3DFortify is a spin-out of Professor Randall Erb’s lab at Northeastern University. The company specializes in making high-performance composites with programmable reinforcement using a patented magnetic alignment technique. Through 3D printing and mold-casting, composite structures that have the highest resolution over both the internal and external features can be achieved. 3D Fortify hopes to bring high-performance at a cheaper cost, while enabling applications where complexity meets customization; such as patient specific bio-medical devices and aerospace parts.

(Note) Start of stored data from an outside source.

**config.mk**
```make
export PLATFORM = sky130hd
export DESIGN_NAME = stl_ctrl
export DESIGN_NICKNAME = d
export VERILOG_FILES = /design/src/hdl/stl_pkg.sv /design/src/hdl/stl_ctrl.sv
export SDC_FILE = /design/constraint.sdc
export NUM_CORES = 1
export LEC_CHECK = 0
export BUFFER_PORTS_ARGS = -buffer_cell sky130_fd_sc_hd__buf_2
export CAP_MARGIN = 0
export CORE_AREA = 2 2 39 41
export CTS_CLUSTER_SIZE = 25
export DETAILED_ROUTE_END_ITERATION = 8
export DIE_AREA = 0 0 41 43
export GPL_ROUTABILITY_DRIVEN = 0
export SLEW_MARGIN = 20
export SYNTH_ARGS = -nofsm -noshare
export SYNTH_HDL_FRONTEND = slang
export SYNTH_SLANG_ARGS = --single-unit
```
**constraint.sdc**
```tcl
create_clock -name clk -period 2.5 [get_ports clk]
set_input_delay 0.5 -clock clk [delete_from_list [all_inputs] [get_ports clk]]
set_output_delay 0.5 -clock clk [all_outputs]
set_load 0.02 [all_outputs]
```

Founded in 2016 by two students from Dr. Randall Erb’s DAPS Laboratory at Northeastern University, Boston Materials aims to increase the performance and efficiency of currently manufactured advanced ceramic composites used in lithium-ion battery electrodes, capacitive deionization electrodes, alumina-based armor paneling and ceramic membrane filters. Boston Materials’ patented technology leverages recent advances in colloidal sciences that enable the assembly of microstructures in composite materials to attain highly ordered architectures. The company is working with both laboratories and industrial partners to implement this performance-enhancing technology in current and future ceramic material processing techniques.

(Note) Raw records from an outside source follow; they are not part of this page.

File: src/design/hcbd_pkg.sv
// Shared constants, types and helper functions for the HTTP chunked body decoder.
// Used by the channel interfaces and by the top level; depends on nothing.
`timescale 1ns / 1ps

package hcbd_pkg;

	localparam int unsigned BYTE_W         = 8;
	localparam int unsigned COUNT_OUT_W    = 32;
	localparam int unsigned CHUNK_W        = 32;
	localparam int unsigned HEX_DIGIT_BITS = 4;
	localparam int unsigned COUNT_WIDTH_DEF = 32;

	localparam logic [BYTE_W-1:0] CH_CR   = 8'd13;
	localparam logic [BYTE_W-1:0] CH_LF   = 8'd10;
	localparam logic [BYTE_W-1:0] CH_SEMI = 8'd59;

	typedef struct packed {
		logic                      ok;
		logic [HEX_DIGIT_BITS-1:0] val;
	} hex_t;

	function automatic hex_t hex_decode(input logic [BYTE_W-1:0] b);
		hex_t r;
		r.ok  = 1'b0;
		r.val = '0;
		if (b >= 8'd48 && b <= 8'd57) begin
			r.ok  = 1'b1;
			r.val = HEX_DIGIT_BITS'(b - 8'd48);
		end else if (b >= 8'd97 && b <= 8'd102) begin
			r.ok  = 1'b1;
			r.val = HEX_DIGIT_BITS'(b - 8'd87);
		end else if (b >= 8'd65 && b <= 8'd70) begin
			r.ok  = 1'b1;
			r.val = HEX_DIGIT_BITS'(b - 8'd55);
		end
		return r;
	endfunction

endpackage

File: src/design/hcbd_ifs.sv
// Valid/ready channel interfaces for the decoder: the received byte stream and the
// decoded body result stream. Depends on hcbd_pkg for field widths.
`timescale 1ns / 1ps

interface hcbd_in_if;
	import hcbd_pkg::*;

	logic              valid;
	logic              ready;
	logic [BYTE_W-1:0] data_byte;

	modport source (output valid, output data_byte, input ready);
	modport sink   (input valid, input data_byte, output ready);
endinterface

interface hcbd_out_if;
	import hcbd_pkg::*;

	logic                   valid;
	logic                   ready;
	logic [BYTE_W-1:0]      payload_byte;
	logic                   payload_valid;
	logic                   transfer_done;
	logic                   protocol_error;
	logic [COUNT_OUT_W-1:0] content_count;

	modport source (output valid, output payload_byte, output payload_valid,
		output transfer_done, output protocol_error, output content_count, input ready);
	modport sink   (input valid, input payload_byte, input payload_valid,
		input transfer_done, input protocol_error, input content_count, output ready);
endinterface

File: src/design/http_chunked_body_decoder.sv
// HTTP response body decoder: header skip, plain pass-through and chunked decoding.
// Depends on hcbd_pkg and on the channel interfaces in hcbd_ifs.sv.
//
// Usage: response bytes enter on the stream channel, one byte per transaction. For every
// byte exactly one result transaction leaves on the body channel. It carries the byte with
// payload_valid set when the byte is body content (else zero with payload_valid clear),
// the transfer_done and protocol_error flags, and the saturating count of delivered bytes.
// The user must write the chunked_mode register through cfg_we/cfg_wdata only while
// the block is idle (not enforced); it is sampled at the end of the header CR LF CR LF.
// Stream bytes enter the input register; the parse update then writes the result register,
// which drives body. Throughput is one byte per cycle while body.ready is high, because
// each byte needs only one small update of the parse state between those two registers.
// When the receiver stalls, the result register holds and the input register still
// takes one more byte; then stream.ready drops until body.ready returns.
// Reset clears the parse state, the counter and chunked_mode and empties both registers;
// the block takes input as soon as reset is released.
`timescale 1ns / 1ps

module http_chunked_body_decoder #(
	parameter int unsigned COUNT_WIDTH = hcbd_pkg::COUNT_WIDTH_DEF
) (
	input  logic clk,
	input  logic arst_n,
	input  logic cfg_we,
	input  logic cfg_wdata,
	hcbd_in_if.sink    stream,
	hcbd_out_if.source body
);
	import hcbd_pkg::*;

	typedef enum logic [2:0] {
		PH_HEADER,
		PH_PLAIN,
		PH_SIZE,
		PH_DATA,
		PH_CRLF,
		PH_DONE,
		PH_ERROR
	} phase_t;

	logic chunked_mode_q;

	logic              valid_s1;
	logic [BYTE_W-1:0] byte_s1;

	phase_t             phase_q, phase_d;
	logic [1:0]         hdr_q, hdr_d;
	logic [CHUNK_W-1:0] chunk_q, chunk_d;
	logic               digit_q, digit_d;
	logic               ext_q, ext_d;
	logic               cr_q, cr_d;
	logic [COUNT_WIDTH-1:0] cnt_q, cnt_d;

	logic              valid_s2;
	logic [BYTE_W-1:0] payload_byte_s2;
	logic              payload_valid_s2;
	logic              done_s2;
	logic              error_s2;

	logic deliver;
	logic advance;
	logic fire;
	logic in_take;
	hex_t hv;
	logic [63:0] cnt_ext;

	assign advance      = !valid_s2 || body.ready;
	assign stream.ready = !valid_s1 || advance;
	assign in_take      = stream.valid && stream.ready;
	assign fire         = valid_s1 && advance;

	always_ff @(posedge clk or negedge arst_n) begin
		if (!arst_n) begin
			chunked_mode_q <= 1'b0;
			valid_s1       <= 1'b0;
		end else begin
			if (cfg_we) begin
				chunked_mode_q <= cfg_wdata;
			end
			if (in_take) begin
				valid_s1 <= 1'b1;
			end else if (advance) begin
				valid_s1 <= 1'b0;
			end
		end
	end

	always_ff @(posedge clk) begin
		if (in_take) begin
			byte_s1 <= stream.data_byte;
		end
	end

	assign hv = hex_decode(byte_s1);

	always_comb begin
		phase_d = phase_q;
		hdr_d   = hdr_q;
		chunk_d = chunk_q;
		digit_d = digit_q;
		ext_d   = ext_q;
		cr_d    = cr_q;
		deliver = 1'b0;
		unique case (phase_q) inside
			PH_HEADER: begin
				if (byte_s1 == (hdr_q[0] ? CH_LF : CH_CR)) begin
					if (hdr_q == 2'd3) begin
						hdr_d = 2'd0;
						if (chunked_mode_q) begin
							phase_d = PH_SIZE;
							chunk_d = '0;
							digit_d = 1'b0;
							ext_d   = 1'b0;
							cr_d    = 1'b0;
						end else begin
							phase_d = PH_PLAIN;
						end
					end else begin
						hdr_d = hdr_q + 2'd1;
					end
				end else begin
					hdr_d = (byte_s1 == CH_CR) ? 2'd1 : 2'd0;
				end
			end
			PH_PLAIN: begin
				deliver = 1'b1;
			end
			PH_SIZE: begin
				if (cr_q) begin
					if (byte_s1 != CH_LF || !digit_q) begin
						phase_d = PH_ERROR;
					end else begin
						cr_d    = 1'b0;
						ext_d   = 1'b0;
						phase_d = (chunk_q == '0) ? PH_DONE : PH_DATA;
					end
				end else if (byte_s1 == CH_CR) begin
					cr_d = 1'b1;
				end else if (ext_q) begin
					ext_d = 1'b1;
				end else if (byte_s1 == CH_SEMI) begin
					ext_d = 1'b1;
				end else if (!hv.ok || chunk_q[CHUNK_W-1 -: HEX_DIGIT_BITS] != '0) begin
					// Another digit while the top nibble is non-zero would overflow the 32-bit size.
					phase_d = PH_ERROR;
				end else begin
					chunk_d = {chunk_q[CHUNK_W-HEX_DIGIT_BITS-1:0], hv.val};
					digit_d = 1'b1;
				end
			end
			PH_DATA: begin
				deliver = 1'b1;
				chunk_d = chunk_q - CHUNK_W'(1);
				if (chunk_q == CHUNK_W'(1)) begin
					phase_d = PH_CRLF;
					cr_d    = 1'b0;
				end
			end
			PH_CRLF: begin
				if (!cr_q) begin
					if (byte_s1 == CH_CR) begin
						cr_d = 1'b1;
					end else begin
						phase_d = PH_ERROR;
					end
				end else if (byte_s1 == CH_LF) begin
					phase_d = PH_SIZE;
					chunk_d = '0;
					digit_d = 1'b0;
					ext_d   = 1'b0;
					cr_d    = 1'b0;
				end else begin
					phase_d = PH_ERROR;
				end
			end
			PH_DONE, PH_ERROR: begin
				phase_d = phase_q;
			end
			default: begin
				phase_d = PH_ERROR;
			end
		endcase
		cnt_d = (deliver && cnt_q != '1) ? cnt_q + COUNT_WIDTH'(1) : cnt_q;
	end

	always_ff @(posedge clk or negedge arst_n) begin
		if (!arst_n) begin
			phase_q          <= PH_HEADER;
			hdr_q            <= 2'd0;
			chunk_q          <= '0;
			digit_q          <= 1'b0;
			ext_q            <= 1'b0;
			cr_q             <= 1'b0;
			cnt_q            <= '0;
			valid_s2         <= 1'b0;
			payload_valid_s2 <= 1'b0;
			done_s2          <= 1'b0;
			error_s2         <= 1'b0;
			payload_byte_s2  <= '0;
		end else begin
			if (fire) begin
				phase_q          <= phase_d;
				hdr_q            <= hdr_d;
				chunk_q          <= chunk_d;
				digit_q          <= digit_d;
				ext_q            <= ext_d;
				cr_q             <= cr_d;
				cnt_q            <= cnt_d;
				valid_s2         <= 1'b1;
				payload_valid_s2 <= deliver;
				payload_byte_s2  <= deliver ? byte_s1 : '0;
				done_s2          <= (phase_d == PH_DONE);
				error_s2         <= (phase_d == PH_ERROR);
			end else if (body.ready) begin
				valid_s2 <= 1'b0;
			end
		end
	end

	// The count register is updated together with the result, so it already matches it.
	assign cnt_ext = 64'(cnt_q);

	assign body.valid          = valid_s2;
	assign body.payload_byte   = payload_byte_s2;
	assign body.payload_valid  = payload_valid_s2;
	assign body.transfer_done  = done_s2;
	assign body.protocol_error = error_s2;
	assign body.content_count  = cnt_ext[COUNT_OUT_W-1:0];

	a_deliver_excl: assert property (@(posedge clk) disable iff (!arst_n)
		valid_s2 && payload_valid_s2 |-> !done_s2 && !error_s2)
		else $error("body byte delivered together with a done or error flag");

	a_done_error_excl: assert property (@(posedge clk) disable iff (!arst_n)
		!(done_s2 && error_s2))
		else $error("transfer_done and protocol_error both set");

	a_error_sticky: assert property (@(posedge clk) disable iff (!arst_n)
		phase_q == PH_ERROR |=> phase_q == PH_ERROR)
		else $error("error phase left");

	a_done_sticky: assert property (@(posedge clk) disable iff (!arst_n)
		phase_q == PH_DONE |=> phase_q == PH_DONE)
		else $error("done phase left");

	a_data_nonzero: assert property (@(posedge clk) disable iff (!arst_n)
		phase_q == PH_DATA |-> chunk_q != '0)
		else $error("data phase with no bytes left in the chunk");

endmodule
File: src/flat_wrapper.sv
// flat-port wrapper written by rule: the top's interface ports become plain ports
module http_chunked_body_decoder_flat import hcbd_pkg::*;
#(
	parameter int unsigned COUNT_WIDTH = hcbd_pkg::COUNT_WIDTH_DEF
)
  (clk, arst_n, cfg_we, cfg_wdata, stream_valid, stream_data_byte, stream_ready, body_valid, body_payload_byte, body_payload_valid, body_transfer_done, body_protocol_error, body_content_count, body_ready);
  hcbd_in_if stream_i ();
  hcbd_out_if body_i ();
  input  logic clk;
  input  logic arst_n;
  input  logic cfg_we;
  input  logic cfg_wdata;
  input wire logic [$bits(stream_i.valid)-1:0] stream_valid;
  input wire logic [$bits(stream_i.data_byte)-1:0] stream_data_byte;
  output wire logic [$bits(stream_i.ready)-1:0] stream_ready;
  output wire logic [$bits(body_i.valid)-1:0] body_valid;
  output wire logic [$bits(body_i.payload_byte)-1:0] body_payload_byte;
  output wire logic [$bits(body_i.payload_valid)-1:0] body_payload_valid;
  output wire logic [$bits(body_i.transfer_done)-1:0] body_transfer_done;
  output wire logic [$bits(body_i.protocol_error)-1:0] body_protocol_error;
  output wire logic [$bits(body_i.content_count)-1:0] body_content_count;
  input wire logic [$bits(body_i.ready)-1:0] body_ready;
  assign stream_i.valid = stream_valid;
  assign stream_i.data_byte = stream_data_byte;
  assign stream_ready = stream_i.ready;
  assign body_valid = body_i.valid;
  assign body_payload_byte = body_i.payload_byte;
  assign body_payload_valid = body_i.payload_valid;
  assign body_transfer_done = body_i.transfer_done;
  assign body_protocol_error = body_i.protocol_error;
  assign body_content_count = body_i.content_count;
  assign body_i.ready = body_ready;
  http_chunked_body_decoder #(.COUNT_WIDTH(COUNT_WIDTH)) u_core (.clk(clk), .arst_n(arst_n), .cfg_we(cfg_we), .cfg_wdata(cfg_wdata), .stream(stream_i), .body(body_i));
endmodule
File: config.mk
export PLATFORM = sky130hd
export DESIGN_NAME = http_chunked_body_decoder_flat
export DESIGN_NICKNAME = d
export VERILOG_FILES = /design/src/design/hcbd_pkg.sv /design/src/design/hcbd_ifs.sv /design/src/design/http_chunked_body_decoder.sv /design/src/flat_wrapper.sv
export SDC_FILE = /design/constraint.sdc
export NUM_CORES = 1
export LEC_CHECK = 0
export BUFFER_PORTS_ARGS = -buffer_cell sky130_fd_sc_hd__buf_2
export CORE_MARGIN = 4
export CORE_UTILIZATION = 60
export CTS_CLUSTER_SIZE = 25
export DETAILED_ROUTE_END_ITERATION = 12
export PLACE_DENSITY = 0.85
export REMOVE_ABC_BUFFERS = 1
export SLEW_MARGIN = 20
export SYNTH_ARGS = -nofsm -noshare
export SYNTH_HDL_FRONTEND = slang
export SYNTH_SLANG_ARGS = --single-unit
File: constraint.sdc
create_clock -name clk -period 5.23 [get_ports clk]
set_input_delay 1.046 -clock clk [delete_from_list [all_inputs] [get_ports clk]]
set_output_delay 1.046 -clock clk [all_outputs]
set_load 0.03 [all_outputs]
==> metrics.cfg, run 1 <==
[routing]
drt_iter0_drc = 335
dr_wl_met2_um = 6250
postRouteAntennaNets = 0
via_per_inst = 6.59
drt-total-wl_um = 12800
via_count = 4557
routed.top_layer = met4
drc = 0
wl_per_cell_um = 18.5
firstDrtPassIters = 5
m1WireLength_um = 5650
wl_met3_um = 799

[clock_tree]
clkLatencyLatePin_ps = 370
post_cts_buffers = 0
ctsHoldBuffers = 0
cts_tree = built
cts_sinks = 94
clk_pin_slew_ps = 100
root_buffer = clkbuf_8
cts_buffers = 9
cts-resized-gates = 0
cts_max_level = 3
clock_path_buffers = 2

[grt]
antenna_found_initial = 0
grt_max_degree = 87
grt_pass1_wl_um = 21900
global_route.usage.total = 0.261
grt.overflow.total = 0
grt_pass1_vias = 4471

[floorplan]
die_h_um = 102
ios = 59
die_x_um = 102
start_util = 0.627
core_um2 = 8380
fp.dieArea_um2 = 10300
rows = 33

[pwr]
p_leak_nw = 2.58
vdd_drop_max_mv = 0.191
power_density_nw_per_um2 = 291
finalPower_w = 0.00168

[job]
maxCapViolCount = 0

[worst_hold_path]
hold_path_end = u_core.body.protocol_error$_DFFE_PN0P_
worstHoldPathCells = 2
worstHoldStart = u_core.body.protocol_error$_DFFE_PN0P_
hp-class = reg -> reg

[final_layout]
drive_above_1_share = 0.169
diodes = 0
multi_input_area_um2 = 2680
finish.instance_area_um2 = 5770
final_common_cell = dfrtp_1
num-fill-cells = 633
final_cell_mix = dfrtp_1, buf_2, nor2_1
fin_nets = 604
seq_area_um2 = 2390
final_core_utilization = 0.689
area_growth_pct = 9.83

[sta]
clock.fmax_ghz = 0.316
fin_setup_tns_ps = 0
finalClockSkew_ps = 18.3
finalSetupViolCount = 0
rsz0062_at_grt = no
post-route-period-util = 0.606
period_minus_slack_ps = 3170
worstMarginPinSlew_ps = 1050
slew_viol_final = 0
hold_viol_final = 0
maxSlewHeadroom = 0.297
whs_ps = 488

[status]
status = complete, no violations

[logic_synthesis]
ys_seq_area_frac = 0.455
ys_ff_latch = 94
synthesis.area_um2 = 5260
yosysWarnings = 0
async_flop_share = 0.915
synthCells = 539
synth_flop_cell = dfrtp_1
synthDistinctLibCells = 72
synth_edf_count = 8
synth_area_per_cell_um2 = 9.75

[placement]
io_buffers = 58
gp_congestion = 0.900
dpl.hpwl_um = 8660
placed_area_um2 = 5560

[worst_setup_path]
endpoint_kind = flip-flop
worstPathRequired_ps = 5450
r2r_cells = 6
start_kind = input port
cp_max_fo = 27
cp_data_arrival_time_ps = 3390
r2r_start = u_core.byte_s1[2]$_DFFE_PP_
critPathKind = in -> reg
r2r-end = u_core.chunk_q[6]$_DFFE_PN0P_
timing.reg2reg.setup_slack_ps = 2110

worst max path at each step:
| stage | startpoint | to | slack (ps) |
|---|---|---|---|
| final | body_ready | u_core.chunk_q[6]$_DFFE_PN0P_ | 2060 |
| after global routing | body_ready | u_core.chunk_q[9]$_DFFE_PN0P_ | 1820 |
| after CTS | body_ready | u_core.chunk_q[14]$_DFFE_PN0P_ | 2110 |
| after detailed placement | body_ready | u_core.chunk_q[14]$_DFFE_PN0P_ | 1740 |
| after global placement | body_ready | u_core.chunk_q[14]$_DFFE_PN0P_ | 1910 |
| after floorplan | u_core.phase_q[2]$_DFFE_PN0P_ | u_core.chunk_q[0]$_DFFE_PN0P_ | 1660 |
cell usage after synthesis, drive strengths merged, types with 8 or more instances:
| cell type | count | area (µm²) |
|---|---|---|
| xor2 | 13 | 114 |
| clkbuf | 17 | 63.8 |
| nor4 | 12 | 140 |
| o21ai | 32 | 164 |
| nand3 | 26 | 130 |
| o31ai | 26 | 200 |
| nand4 | 8 | 50.1 |
| ha | 8 | 100 |
| inv | 13 | 48.8 |
| nor2 | 45 | 169 |
| dfrtp | 86 | 2150 |
| nand2b | 8 | 50.1 |
| a32oi | 9 | 78.8 |
| nor3 | 20 | 110 |
| xnor2 | 21 | 184 |
| a21oi | 25 | 125 |
| buf | 11 | 77.6 |
| a22oi | 13 | 97.6 |
| edfxtp | 8 | 240 |
| nand2 | 35 | 134 |
| and3 | 9 | 56.3 |
power breakdown:
| group | leakage [nW] | switching, W | internal, W |
|---|---|---|---|
| Clock | 0.104 | 0.000287 | 0.000232 |
| Sequential | 1.24 | 0.0000463 | 0.000760 |
| Combinational | 1.24 | 0.000247 | 0.000106 |
| Total | 2.58 | 0.000580 | 0.00110 |
cell families after synthesis:
family,synth area share
simple gates,0.220
compound gates,0.200
buf+inv,0.0362
xor+xnor,0.0566
fa+ha+maj,0.0190
mux,0.0126
flops,0.455
worst max-delay path: stages:
cell	delay, ps
buf_2	80
nand2b_1	150
nand2_1	420
a211oi_2	380
nand2_1	660
o31ai_1	520
o21ai_1	120
state kept, by name, indices dropped and copies added, names as in the netlist:
| register | cells |
|---|---|
| u_core.chunked_mode_q | 1 |
| u_core.body.payload_byte | 8 |
| u_core.cr_q | 1 |
| u_core.phase_q | 3 |
| u_core.valid_s1 | 1 |
| u_core.chunk_q | 32 |
| u_core.ext_q | 1 |
| u_core.digit_q | 1 |
| u_core.body.transfer_done | 1 |
| u_core.body.payload_valid | 1 |
| u_core.body.valid | 1 |
| u_core.body.protocol_error | 1 |
| u_core.body.content_count | 32 |
| u_core.hdr_q | 2 |
| u_core.byte_s1 | 8 |
per-stage QoR:
step	worst slack (ps)	cells
floorplan	1660	511
global placement	1910	676
detailed placement	1740	676
CTS	2110	692
global route	1820	692
finish	2060	692
cell type report:
| class | count | share of cell area |
|---|---|---|
| clock buffers | 9 | 0.0215 |
| flip-flops and latches | 94 | 0.414 |
| well taps | 105 | 0.0228 |
| multi-input cells | 404 | 0.464 |
| inverters | 13 | 0.00845 |
| clock inverters | 7 | 0.0150 |
| repair buffers | 60 | 0.0540 |
metal layers:
layer,up-vias,global-route usage
li1,2113,-
met1,2230,0.370
met2,198,0.411
met3,16,0.0455
met4,0,0.0818
met5,-,0
Note: power is estimated with default switching activity, not from simulation.
==> run 2, diff against run 1 <==
Settings changed: CORE_UTILIZATION 60 to 59, PLACE_DENSITY 0.85 to 0.84.
Clock period 5.23 ns to 3.2 ns, I/O delays scaled along.
==> run 2 against run 1 <==
Against the previous run: sequential share of layout area fell by 0.44 points; sequential power increased by 64%; first-iteration DRC count increased by 11%; flip-flop and latch count unchanged; register-to-register slack lost 1900 ps; critical path depth rose by 1; clock skew is 5.4 ps lower; cell count up 2.0%; combinational power rose by 67%; highest routed layer unchanged.
==> metrics.cfg, run 2 (synthesis results as in run 1) <==
[placement]
dp_slack_ps = 418
dp.cells = 690
dpl.hpwl_um = 8770
gp_congestion = 0.940
io_buffers = 58
placed_area_um2 = 5650

[grt]
grt_pass1_wl_um = 20700
global_route.usage.total = 0.244
antenna_found_initial = 0
grt_pass1_vias = 4304
grt_max_degree = 35
grt.overflow.total = 0

[worst_setup_path]
endpoint_kind = flip-flop
cp_max_fo = 27
critical_path.slowest_cell = o21a_1
cp_cell_sequence = inv_1 > ha_1 > o21bai_1 > a21oi_1 > a31oi_1 > o21a_1 > o31ai_1 > o21ai_1
r2r_cells = 8
cp_top_family = compound AO/OA/AOI/OAI gates
path_buf_inv = 1
cp_data_arrival_time_ps = 3250
r2r_start = u_core.byte_s1[0]$_DFFE_PP_
timing.reg2reg.setup_slack_ps = 230
cp_slowest_stage_delay_ps = 890
worstPathRequired_ps = 3480
start_kind = flip-flop
critPathKind = reg -> reg
r2r-end = u_core.chunk_q[10]$_DFFE_PN0P_

[sta]
finalClockSkew_ps = 12.9
period_minus_slack_ps = 2970
worstMarginPinSlew_ps = 1020
clock.fmax_ghz = 0.337
post-route-period-util = 0.928
fin_ws_ps = 230
maxSlewHeadroom = 0.319
rsz0062_at_grt = no
slew_viol_final = 0
hold_viol_final = 0
finalSetupViolCount = 0

[floorplan]
fp.dieArea_um2 = 10500
start_util = 0.606
ios = 59
core_um2 = 8680
die_h_um = 102
die_x_um = 102
rows = 34

[final_layout]
final_cell_mix = dfrtp_1, buf_2, nor2_1
drive_above_1_share = 0.184
final_core_utilization = 0.672
fin_cells = 706
final_common_cell = dfrtp_1
diodes = 0
area_growth_pct = 11.0
finish.instance_area_um2 = 5840
fin_nets = 615

[pwr]
vdd_drop_max_mv = 0.290
p_leak_nw = 2.63
power_density_nw_per_um2 = 459
finalPower_w = 0.00268

[status]
status = complete, no violations

[routing]
postRouteAntennaNets = 0
drt_iter0_drc = 372
via_count = 4578
drt-total-wl_um = 12300
firstDrtPassIters = 5
via_per_inst = 6.48
drc = 0
wl_per_cell_um = 17.5

[clock_tree]
cts_buffers = 9
cts_max_level = 3
clkLatencyLatePin_ps = 360
cts_sinks = 94
post_cts_buffers = 0
ctsHoldBuffers = 0
clock_path_buffers = 2
cts_tree = built
root_buffer = clkbuf_8
cts-resized-gates = 0
clk_pin_slew_ps = 100

[job]
maxCapViolCount = 0

[worst_hold_path]
hp-class = in -> async

==> run 2: cell types whose count changed in the layout (fill, tap and decap cells not counted), sizes merged <==
cell | before | now
bufinv | 1 | 0
clkinvlp | 1 | 0
inv | 17 | 18
clkinv | 1 | 2
buf | 60 | 71
==> run 2: worst max path at each step <==
stage | startpoint | to | slack (ps) | cells past startpoint
CTS | u_core.byte_s1[0]$_DFFE_PP_ | u_core.chunk_q[6]$_DFFE_PN0P_ | 370 | 8
finish | u_core.byte_s1[0]$_DFFE_PP_ | u_core.chunk_q[10]$_DFFE_PN0P_ | 230 | 8
detailed placement | u_core.byte_s1[0]$_DFFE_PP_ | u_core.chunk_q[4]$_DFFE_PN0P_ | 420 | 8
global placement | u_core.byte_s1[1]$_DFFE_PP_ | u_core.chunk_q[4]$_DFFE_PN0P_ | 550 | 8
global route | u_core.byte_s1[0]$_DFFE_PP_ | u_core.chunk_q[6]$_DFFE_PN0P_ | 60 | 8
floorplan | u_core.phase_q[2]$_DFFE_PN0P_ | u_core.chunk_q[0]$_DFFE_PN0P_ | -370 | 4
==> run 2: layout make-up <==
class                           count  area, µm²
Clock buffer                        9        124
Multi-Input combinational cell    404       2680
Tap cell                          108        135
Fill cell                         700       2840
Timing Repair Buffer               71        390
Clock inverter                      7       65.1
Inverter                           13       48.8
Sequential cell                    94       2390
==> run 2: per-layer routing <==
metal / share of wire / global-route usage / vias to the layer above
met3: 0.066 / 0.0362 / 19
met4: 0.018 / 0.0898 / 0
met5: 0 / 0 / -
met1: 0.43 / 0.340 / 2217
met2: 0.49 / 0.390 / 204
li1: - / - / 2138
==> run 2: metrics by stage <==
stage	hold WS, ps	setup TNS, ps
3_3_place_gp	455	0
6_report	218	0
2_1_floorplan	344	-7310
4_1_cts	225	0
3_5_place_dp	458	0
5_1_grt	244	0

Therapeutic Innovations aims to redesign and reduce the cost of medical devices. Sophisticated medical device companies invest in exploration of unmet needs and methods to de-risk the process of creating new device solutions. Utilization of these advanced methods greatly reduces the risk and expenses in new product development, while increasing the likelihood that the resulting products will satisfy unmet needs. Currently such companies only operate where there are very large potential market opportunities, as in orthopedics and vascular devices for the developed world, and are not exploring the developing world pediatric opportunities. To fill this gap, they have come together to satisfy the unmet needs of the children and pediatric clinicians around the world. Understanding the unmet pediatric needs in developing world, they want to reconfigure current devices to bring down the cost and allow these children to have access to modern healthcare. They are currently working on projects including developing a wearable orthopedic device to treat injuries and creating a low-cost solution for newborns with respiratory problems.